TIL: Randomizing with %

So I’ve been working on a traffic simulator project at work, and one of the things that I try to do is generate unique, sensible data for each of the posts that I send. Try to, you know, actually simulate what’s going to be going through the system. In the past I’d often relied on just using the random.random() function to generate a base number, then multiply it by the max value I’d want, then finally round it up to where I’d want it to be. But that’s a lot of overhead if I just want to, say, randomize the selection of an item from an array.

So, I came up with the following alternative:

import datetime

now = datetime.datetime.now().minute
val = ["apple", "banana", "pear"][now%3]

Now, if you’re sending a lot of messages in a row, this probably doesn’t make much since. But for me, since I’m only sending one message per minute, this allows me to cycle through the list every time that the script kicks off.

On its own, with only one item in it, there’s really not much performance gain in doing things this way rather than the other. However, if you’ve got multiple arrays you need to select values from, this starts to pull ahead. Check out some quick numbers.

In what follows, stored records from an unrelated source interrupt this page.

$ cat config.mk
export PLATFORM = sky130hd
export DESIGN_NAME = dice_game_param_flat
export DESIGN_NICKNAME = d
export VERILOG_FILES = /design/src/rtl/dice_game_param_if.sv /design/src/rtl/dice_game_param.sv /design/src/flat_wrapper.sv
export SDC_FILE = /design/constraint.sdc
export NUM_CORES = 1
export LEC_CHECK = 0
export ABC_AREA = 0
export BUFFER_PORTS_ARGS = -buffer_cell sky130_fd_sc_hd__buf_2
export CORE_ASPECT_RATIO = 1.5
export CORE_MARGIN = 4
export CORE_UTILIZATION = 60
export DETAILED_ROUTE_END_ITERATION = 10
export PLACE_DENSITY = 0.89
export RECOVER_POWER = 50
export SLEW_MARGIN = 30
export SYNTH_ARGS = -nofsm -noshare
export SYNTH_HDL_FRONTEND = slang
export SYNTH_SLANG_ARGS = --single-unit
$ cat constraint.sdc
create_clock -name clk -period 3.6 [get_ports clk]
set_clock_uncertainty 0.05 [all_clocks]
set_input_delay 0 -clock clk [delete_from_list [all_inputs] [get_ports clk]]
set_output_delay 0 -clock clk [all_outputs]
set_load 0.005 [all_outputs]
<file path="src/rtl/spi_rom_pkg.sv">
// Shared types and helpers for the SPI line fetcher: FSM encoding, default
// read opcode and counter/pointer width helpers.
package spi_rom_pkg;

  typedef logic [1:0] state_t;

  localparam state_t StIdle = 2'd0;
  localparam state_t StCmd  = 2'd1;
  localparam state_t StAddr = 2'd2;
  localparam state_t StData = 2'd3;

  localparam logic [7:0] DefaultCmd = 8'h03;

  // Wide enough to count the longest phase (opcode, address or data).
  function automatic int unsigned cnt_width(int unsigned addr_w, int unsigned buf_bits);
    int unsigned m;
    m = 8;
    if (addr_w > m) m = addr_w;
    if (buf_bits > m) m = buf_bits;
    return $clog2(m);
  endfunction

  function automatic int unsigned ptr_width(int unsigned buf_bits);
    return (buf_bits > 1) ? $clog2(buf_bits) : 1;
  endfunction

endpackage

</file>
<file path="src/rtl/spi_line_fetcher_if.sv">
// Host handshake, read-port and SPI pin bundle of the line fetcher.
interface spi_line_fetcher_if #(
  parameter int unsigned ADDR_W = 24
);
  logic              start;
  logic [ADDR_W-1:0] addr;
  logic              abort;
  logic              busy;
  logic              done;
  logic              swap;
  logic              rd_shift;
  logic              rd_rewind;
  logic              rd_bit;
  logic              spi_cs;
  logic              spi_sclk;
  logic              spi_mosi;
  logic              spi_miso;

  modport master (
    output start, addr, abort, swap, rd_shift, rd_rewind, spi_miso,
    input  busy, done, rd_bit, spi_cs, spi_sclk, spi_mosi
  );

  modport slave (
    input  start, addr, abort, swap, rd_shift, rd_rewind, spi_miso,
    output busy, done, rd_bit, spi_cs, spi_sclk, spi_mosi
  );
endinterface

</file>
<file path="src/rtl/spi_pingpong_buf.sv">
// Front/back bit buffers: the fetch fills the back buffer while the reader walks
// the front one; a swap exchanges them and rewinds the read pointer.
module spi_pingpong_buf import spi_rom_pkg::*; #(
  parameter int unsigned BUF_BITS = 128,
  parameter int unsigned IDX_W    = ptr_width(BUF_BITS)
) (
  input  logic             clk,
  input  logic             reset_n,
  input  logic             busy,
  input  logic             fetch_end,
  input  logic             swap,
  input  logic             rd_shift,
  input  logic             rd_rewind,
  input  logic             wr_en,
  input  logic [IDX_W-1:0] wr_idx,
  input  logic             wr_bit,
  output logic             rd_bit
);

  logic [BUF_BITS-1:0] buf0_q, buf1_q;
  logic [BUF_BITS-1:0] front;
  logic                sel_q, sel_d;
  logic                pend_q, pend_d;
  logic [IDX_W-1:0]    ptr_q, ptr_d;
  logic                swap_exec;

  // A swap requested mid-fetch is held until the edge that ends the fetch.
  assign swap_exec = (swap && !busy) || (fetch_end && (swap || pend_q));
  assign front     = sel_q ? buf1_q : buf0_q;
  assign rd_bit    = front[ptr_q];

  always_comb begin
    sel_d  = sel_q;
    pend_d = pend_q;
    ptr_d  = ptr_q;
    if (swap_exec) begin
      sel_d  = ~sel_q;
      pend_d = 1'b0;
      ptr_d  = '0;
    end else begin
      if (swap && busy) pend_d = 1'b1;
      if (rd_rewind) begin
        ptr_d = '0;
      end else if (rd_shift) begin
        ptr_d = (ptr_q == IDX_W'(BUF_BITS - 1)) ? '0 : ptr_q + IDX_W'(1);
      end
    end
  end

  always_ff @(posedge clk or negedge reset_n) begin
    if (!reset_n) begin
      buf0_q <= '0;
      buf1_q <= '0;
      sel_q  <= 1'b0;
      pend_q <= 1'b0;
      ptr_q  <= '0;
    end else begin
      if (wr_en) begin
        if (sel_q) buf0_q[wr_idx] <= wr_bit;
        else       buf1_q[wr_idx] <= wr_bit;
      end
      sel_q  <= sel_d;
      pend_q <= pend_d;
      ptr_q  <= ptr_d;
    end
  end

endmodule

</file>
<file path="src/rtl/spi_line_fetcher.sv">
// SPI read-command sequencer: sends opcode and address, shifts BUF_BITS of data
// into the back buffer of a ping-pong pair and pulses done on completion.
module spi_line_fetcher import spi_rom_pkg::*; #(
  parameter int unsigned BUF_BITS = 128,
  parameter int unsigned ADDR_W   = 24,
  parameter logic [7:0]  CMD      = DefaultCmd
) (
  input  logic               clk,
  input  logic               reset_n,
  spi_line_fetcher_if.slave  bus
);

  localparam int unsigned CntW = cnt_width(ADDR_W, BUF_BITS);
  localparam int unsigned PtrW = ptr_width(BUF_BITS);
  localparam int unsigned ShW  = 8 + ADDR_W;

  state_t          state_q, state_d;
  logic [CntW-1:0] cnt_q, cnt_d;
  logic [ShW-1:0]  sh_q, sh_d;
  logic            cs_q, cs_d;
  logic            done_q, done_d;
  logic            miso_q;
  logic            fetch_end;
  logic            wr_en;

  always_comb begin
    state_d   = state_q;
    cnt_d     = cnt_q;
    sh_d      = sh_q;
    cs_d      = cs_q;
    done_d    = 1'b0;
    fetch_end = 1'b0;
    if ((state_q != StIdle) && bus.abort) begin
      state_d   = StIdle;
      cnt_d     = '0;
      sh_d      = '0;
      cs_d      = 1'b0;
      fetch_end = 1'b1;
    end else begin
      unique case (state_q)
        StIdle: ;
        StCmd: begin
          sh_d = {sh_q[ShW-2:0], 1'b0};
          if (cnt_q == CntW'(7)) begin
            state_d = StAddr;
            cnt_d   = '0;
          end else begin
            cnt_d = cnt_q + CntW'(1);
          end
        end
        StAddr: begin
          // Zero-fill leaves the shifter clear, so MOSI idles low in DATA.
          sh_d = {sh_q[ShW-2:0], 1'b0};
          if (cnt_q == CntW'(ADDR_W - 1)) begin
            state_d = StData;
            cnt_d   = '0;
          end else begin
            cnt_d = cnt_q + CntW'(1);
          end
        end
        StData: begin
          if (cnt_q == CntW'(BUF_BITS - 1)) begin
            state_d   = StIdle;
            cnt_d     = '0;
            cs_d      = 1'b0;
            done_d    = 1'b1;
            fetch_end = 1'b1;
          end else begin
            cnt_d = cnt_q + CntW'(1);
          end
        end
      endcase
      // Also taken on the completion edge, chaining transfers with CS held high.
      if ((state_d == StIdle) && bus.start && !bus.abort) begin
        state_d = StCmd;
        cnt_d   = '0;
        sh_d    = {CMD, bus.addr};
        cs_d    = 1'b1;
      end
    end
  end

  always_ff @(posedge clk or negedge reset_n) begin
    if (!reset_n) begin
      state_q <= StIdle;
      cnt_q   <= '0;
      sh_q    <= '0;
      cs_q    <= 1'b0;
      done_q  <= 1'b0;
    end else begin
      state_q <= state_d;
      cnt_q   <= cnt_d;
      sh_q    <= sh_d;
      cs_q    <= cs_d;
      done_q  <= done_d;
    end
  end

  // MISO is captured mid-cycle; the bit lands in the buffer on the next rising edge.
  always_ff @(negedge clk or negedge reset_n) begin
    if (!reset_n) miso_q <= 1'b0;
    else          miso_q <= bus.spi_miso;
  end

  assign wr_en        = (state_q == StData);
  assign bus.spi_sclk = ~clk;
  assign bus.spi_cs   = cs_q;
  assign bus.busy     = cs_q;
  assign bus.done     = done_q;
  assign bus.spi_mosi = sh_q[ShW-1];

  spi_pingpong_buf #(
    .BUF_BITS (BUF_BITS),
    .IDX_W    (PtrW)
  ) u_buf (
    .clk       (clk),
    .reset_n   (reset_n),
    .busy      (cs_q),
    .fetch_end (fetch_end),
    .swap      (bus.swap),
    .rd_shift  (bus.rd_shift),
    .rd_rewind (bus.rd_rewind),
    .wr_en     (wr_en),
    .wr_idx    (cnt_q[PtrW-1:0]),
    .wr_bit    (miso_q),
    .rd_bit    (bus.rd_bit)
  );

endmodule
</file>
<file path="src/flat_wrapper.sv">
// flat-port wrapper written by rule: the top's interface ports become plain ports
module spi_line_fetcher_flat import spi_rom_pkg::*;
#(
  parameter int unsigned BUF_BITS = 128,
  parameter int unsigned ADDR_W   = 24,
  parameter logic [7:0]  CMD      = DefaultCmd
)
  (clk, reset_n, bus_start, bus_addr, bus_abort, bus_swap, bus_rd_shift, bus_rd_rewind, bus_spi_miso, bus_busy, bus_done, bus_rd_bit, bus_spi_cs, bus_spi_sclk, bus_spi_mosi);
  spi_line_fetcher_if #(.ADDR_W(ADDR_W)) bus_i ();
  input  logic clk;
  input  logic reset_n;
  input wire logic [$bits(bus_i.start)-1:0] bus_start;
  input wire logic [$bits(bus_i.addr)-1:0] bus_addr;
  input wire logic [$bits(bus_i.abort)-1:0] bus_abort;
  input wire logic [$bits(bus_i.swap)-1:0] bus_swap;
  input wire logic [$bits(bus_i.rd_shift)-1:0] bus_rd_shift;
  input wire logic [$bits(bus_i.rd_rewind)-1:0] bus_rd_rewind;
  input wire logic [$bits(bus_i.spi_miso)-1:0] bus_spi_miso;
  output wire logic [$bits(bus_i.busy)-1:0] bus_busy;
  output wire logic [$bits(bus_i.done)-1:0] bus_done;
  output wire logic [$bits(bus_i.rd_bit)-1:0] bus_rd_bit;
  output wire logic [$bits(bus_i.spi_cs)-1:0] bus_spi_cs;
  output wire logic [$bits(bus_i.spi_sclk)-1:0] bus_spi_sclk;
  output wire logic [$bits(bus_i.spi_mosi)-1:0] bus_spi_mosi;
  assign bus_i.start = bus_start;
  assign bus_i.addr = bus_addr;
  assign bus_i.abort = bus_abort;
  assign bus_i.swap = bus_swap;
  assign bus_i.rd_shift = bus_rd_shift;
  assign bus_i.rd_rewind = bus_rd_rewind;
  assign bus_i.spi_miso = bus_spi_miso;
  assign bus_busy = bus_i.busy;
  assign bus_done = bus_i.done;
  assign bus_rd_bit = bus_i.rd_bit;
  assign bus_spi_cs = bus_i.spi_cs;
  assign bus_spi_sclk = bus_i.spi_sclk;
  assign bus_spi_mosi = bus_i.spi_mosi;
  spi_line_fetcher #(.BUF_BITS(BUF_BITS), .ADDR_W(ADDR_W), .CMD(CMD)) u_core (.clk(clk), .reset_n(reset_n), .bus(bus_i));
endmodule
</file>
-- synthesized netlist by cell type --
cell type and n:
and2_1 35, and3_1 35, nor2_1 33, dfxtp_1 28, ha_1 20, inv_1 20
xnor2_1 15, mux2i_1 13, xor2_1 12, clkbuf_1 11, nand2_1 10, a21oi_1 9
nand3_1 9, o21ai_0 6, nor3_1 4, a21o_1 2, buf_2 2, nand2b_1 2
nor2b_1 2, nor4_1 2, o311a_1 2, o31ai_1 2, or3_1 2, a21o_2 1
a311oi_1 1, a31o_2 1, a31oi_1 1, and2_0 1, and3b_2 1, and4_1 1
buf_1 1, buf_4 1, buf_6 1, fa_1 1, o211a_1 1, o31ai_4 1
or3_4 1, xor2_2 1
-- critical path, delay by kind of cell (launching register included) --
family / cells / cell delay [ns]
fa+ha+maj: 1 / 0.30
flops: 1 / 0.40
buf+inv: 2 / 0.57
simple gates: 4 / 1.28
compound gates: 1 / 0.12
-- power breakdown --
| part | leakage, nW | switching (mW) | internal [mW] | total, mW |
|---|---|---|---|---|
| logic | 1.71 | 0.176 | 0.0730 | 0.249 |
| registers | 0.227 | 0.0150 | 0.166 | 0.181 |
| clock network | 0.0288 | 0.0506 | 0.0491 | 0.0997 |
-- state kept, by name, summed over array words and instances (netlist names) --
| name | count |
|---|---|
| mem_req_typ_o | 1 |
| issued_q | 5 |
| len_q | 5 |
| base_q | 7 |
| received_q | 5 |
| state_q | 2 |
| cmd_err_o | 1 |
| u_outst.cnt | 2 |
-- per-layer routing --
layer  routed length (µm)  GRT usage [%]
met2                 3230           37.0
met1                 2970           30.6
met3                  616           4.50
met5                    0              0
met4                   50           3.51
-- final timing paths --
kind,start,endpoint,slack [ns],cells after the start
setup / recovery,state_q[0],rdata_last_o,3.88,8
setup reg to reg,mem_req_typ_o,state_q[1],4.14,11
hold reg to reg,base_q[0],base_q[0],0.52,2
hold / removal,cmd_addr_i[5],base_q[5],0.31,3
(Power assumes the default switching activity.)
===== config.mk =====
export PLATFORM = sky130hd
export DESIGN_NAME = delay_timer
export DESIGN_NICKNAME = d
export VERILOG_FILES = /design/src/rtl/delay_timer.sv
export SDC_FILE = /design/constraint.sdc
export NUM_CORES = 1
export LEC_CHECK = 0
export ABC_AREA = 0
export CAP_MARGIN = 20
export CORE_UTILIZATION = 38
export CTS_CLUSTER_SIZE = 14
export DETAILED_ROUTE_END_ITERATION = 10
export SLEW_MARGIN = 25
export SYNTH_ARGS = -nofsm -noshare
export SYNTH_HDL_FRONTEND = slang
export SYNTH_SLANG_ARGS = --single-unit

===== constraint.sdc =====
create_clock -name clk -period 2.4 [get_ports clk]
set_clock_uncertainty 0.1 [all_clocks]
set_input_delay 0.48 -clock clk [delete_from_list [all_inputs] [get_ports clk]]
set_output_delay 0.48 -clock clk [all_outputs]
set_load 0.02 [all_outputs]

The process of loading in datetime, getting the minute, and getting a single value is actually pretty long:

python3 -m timeit -s 'import datetime' "['apple','banana','pear'][datetime.datetime.now().minute%3]"
1000000 loops, best of 3: 1.11 usec per loop

However, most of this time came from the actual calculation of the current minute:

python3 -m timeit -s 'import datetime' "datetime.datetime.now().minute"
1000000 loops, best of 3: 0.999 usec per loop

If the minute is already calculated, the mod look up is super quick:

python3 -m timeit "['apple','banana','pear'][56%3]"
10000000 loops, best of 3: 0.0861 usec per loop

Compare this process to using random.random() instead. Even if you pre-calculate out the random value ahead of time, like done with the time before, the round() method ends up dragging it out:

python3 -m timeit -s 'import random' "['apple','banana','pear'][round(.456*2)]"
1000000 loops, best of 3: 0.358 usec per loop

By that math, assuming that you have 4 or more arrays you need to pull from, the mod method seems to pull a head a little bit.

Even if it’s not that practical, it’s still neat to look at things a different way.